Archivist R. C. Hopkins testified that all of the items and entries by Abrego in the records were witnessed with his signature, and sometimes the signature of the recipient. Monthly and yearly balance sheets were examined and audited by the Governor or another officer. He testified that all of the disbursements were numbered as were the accompanying receipts. There were no entries of credits and charges in opposite columns as Abrego had testified, no charge in the books against Micheltorena in the amount of $70,000 or $80,000, or of any other amount. Hopkins told the court that there was no charge to Limantour and credit to Micheltorena for a certificate for lands in Upper and Lower California for more than $6,000 nor any reference to any such item. He told the court that he found no transactions between Limantour and Micheltorena.

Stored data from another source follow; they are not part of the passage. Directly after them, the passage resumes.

== run 1 ==
Design Top_1553B_APB, start of the top module:
module Top_1553B_APB
(
  APB_CLK,
  APB_RESETn,
  APB_RDATA,
  APB_READY,
  APB_SLVERR,
  APB_STRB,
  APB_PROT, 
  APB_ADDR,
  APB_ENABLE,
  APB_WRITE,
  APB_WDATA,
  APB_SEL,
  rx0_1553,
  tx0_1553,
  tx0_en,
  rx1_1553,
  tx1_1553,
  tx1_en
);
localparam DATAWIDTH = 32;
localparam APB_STRB_WIDTH = 8;
localparam REGSNUM = 8;
localparam REGS_ADDRWIDTH = 3;
input                               APB_CLK;
input                               APB_RESETn;
output [DATAWIDTH-1 : 0]            APB_RDATA;
output                              APB_READY;
output                              APB_SLVERR;
input  [APB_STRB_WIDTH-1 : 0]       APB_STRB;
input  [2 : 0]                      APB_PROT;
input  [DATAWIDTH-1 : 0]            APB_ADDR;
input                               APB_ENABLE;
input                               APB_WRITE;
input  [DATAWIDTH-1 : 0]            APB_WDATA;
input                               APB_SEL;
input     [1:0] rx0_1553;
output    [1:0] tx0_1553;
output    tx0_en;
input     [1:0] rx1_1553;
output    [1:0] tx1_1553;
output    tx1_en;
wire [DATAWIDTH*REGSNUM-1 : 0]    RegsDataOut;
wire [DATAWIDTH*REGSNUM-1 : 0]    RegsDataIn;
wire                              beWrdOut;
wire                              beReadOut;
wire [REGS_ADDRWIDTH-1 : 0]       RegsAddrOut;
APB_Slave_Interface#(
    .DATAWIDTH  (DATAWIDTH),
    .REGSNUM    (REGSNUM)
)APB_Inter_inst(
    .APB_CLK(APB_CLK),
    .APB_RESETn(APB_RESETn),
    .APB_RDATA(APB_RDATA),
    .APB_READY(APB_READY),
    .APB_SLVERR(APB_SLVERR),
    .APB_STRB(APB_STRB),
    .APB_PROT(APB_PROT), 
    .APB_ADDR(APB_ADDR),
    .APB_ENABLE(APB_ENABLE),
    .APB_WRITE(APB_WRITE),
    .APB_WDATA(APB_WDATA),
    .APB_SEL(APB_SEL),
    .RegsDataOut (RegsDataOut),
    .RegsDataIn  (RegsDataIn),
    .beWrdOut    (beWrdOut),
    .beReadOut   (beReadOut),
    .RegsAddrOut (RegsAddrOut)
);
wire [DATAWIDTH-1:0] rxreg_one_read;
assign RegsDataIn[3*DATAWIDTH-1 : 2*DATAWIDTH]= rxreg_one_read;
  ...
make LEC_CHECK=0 ABC_AREA=0 CAP_MARGIN=20 CELL_PAD_IN_SITES_DETAIL_PLACEMENT=1 CELL_PAD_IN_SITES_GLOBAL_PLACEMENT=1 CORE_ASPECT_RATIO=1.47 CORE_MARGIN=5 CORE_UTILIZATION=48 GPL_ROUTABILITY_DRIVEN=0 GPL_TIMING_DRIVEN=1 MAX_ROUTING_LAYER=met4 MIN_ROUTING_LAYER=met1 PLACE_DENSITY_LB_ADDON=0.03 SETUP_SLACK_MARGIN=-0.0 SLEW_MARGIN=20 TNS_END_PERCENT=75 finish   # period 2.86 ns
run.sh (not shown) runs the stock make flow with config.mk's settings and CLKGATE_MAP_FILE=.
Run 1: no failed stages, no open violations at the end
== v6 ==
Design calculator, start of the top module:
module calculator #(parameter BCDdigits = 2,parameter cols_count=4,parameter rows_count=4)(
                                                                                          input clk,rst,start,
                                                                                          output [cols_count-1:0] cols,
                                                                                          input [rows_count-1:0] rows,
                                                                                          output reg [7:0] digit1,digit2,digit3,digit4,
                                                                                          output reg sign);
clock: 87.7 ns
lec_check: 0
abc_area: 0
cap_margin: 30
core_aspect_ratio: 1.14
core_margin: 2
core_utilization: 50
cts_cluster_size: 32
hold_slack_margin: 0.29
place_density: 0.66
slew_margin: 25
run.sh (not shown) runs the stock make flow with config.mk's settings and CLKGATE_MAP_FILE=.
Having completed the whole flow, v6 delivered a layout that passed the timing, design-rule and antenna checks.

=== Limantour arrested, flees to Mexico ===
United States Attorney Delia Torre presented additional evidence that the Limantour documents were fraudulent. He introduced a series of photographic enlargements that compared the Limantour documents side-by-side with land-grant documents of known authenticity. It was obvious that the lettering and the official seals on the Limantour papers were significantly different from the others. On November 19, 1858, Limantour's claims were determined in Federal court to be fraudulent. Limantour was arrested in December 1857, but posted bail and fled to Mexico.

== Later life ==
He was married to Adele Marquet, and their son, José Yves Limantour, was Secretary of Finance of Mexico from 1893-1911. Joseph Y. Limatour died in Mexico City in 1885.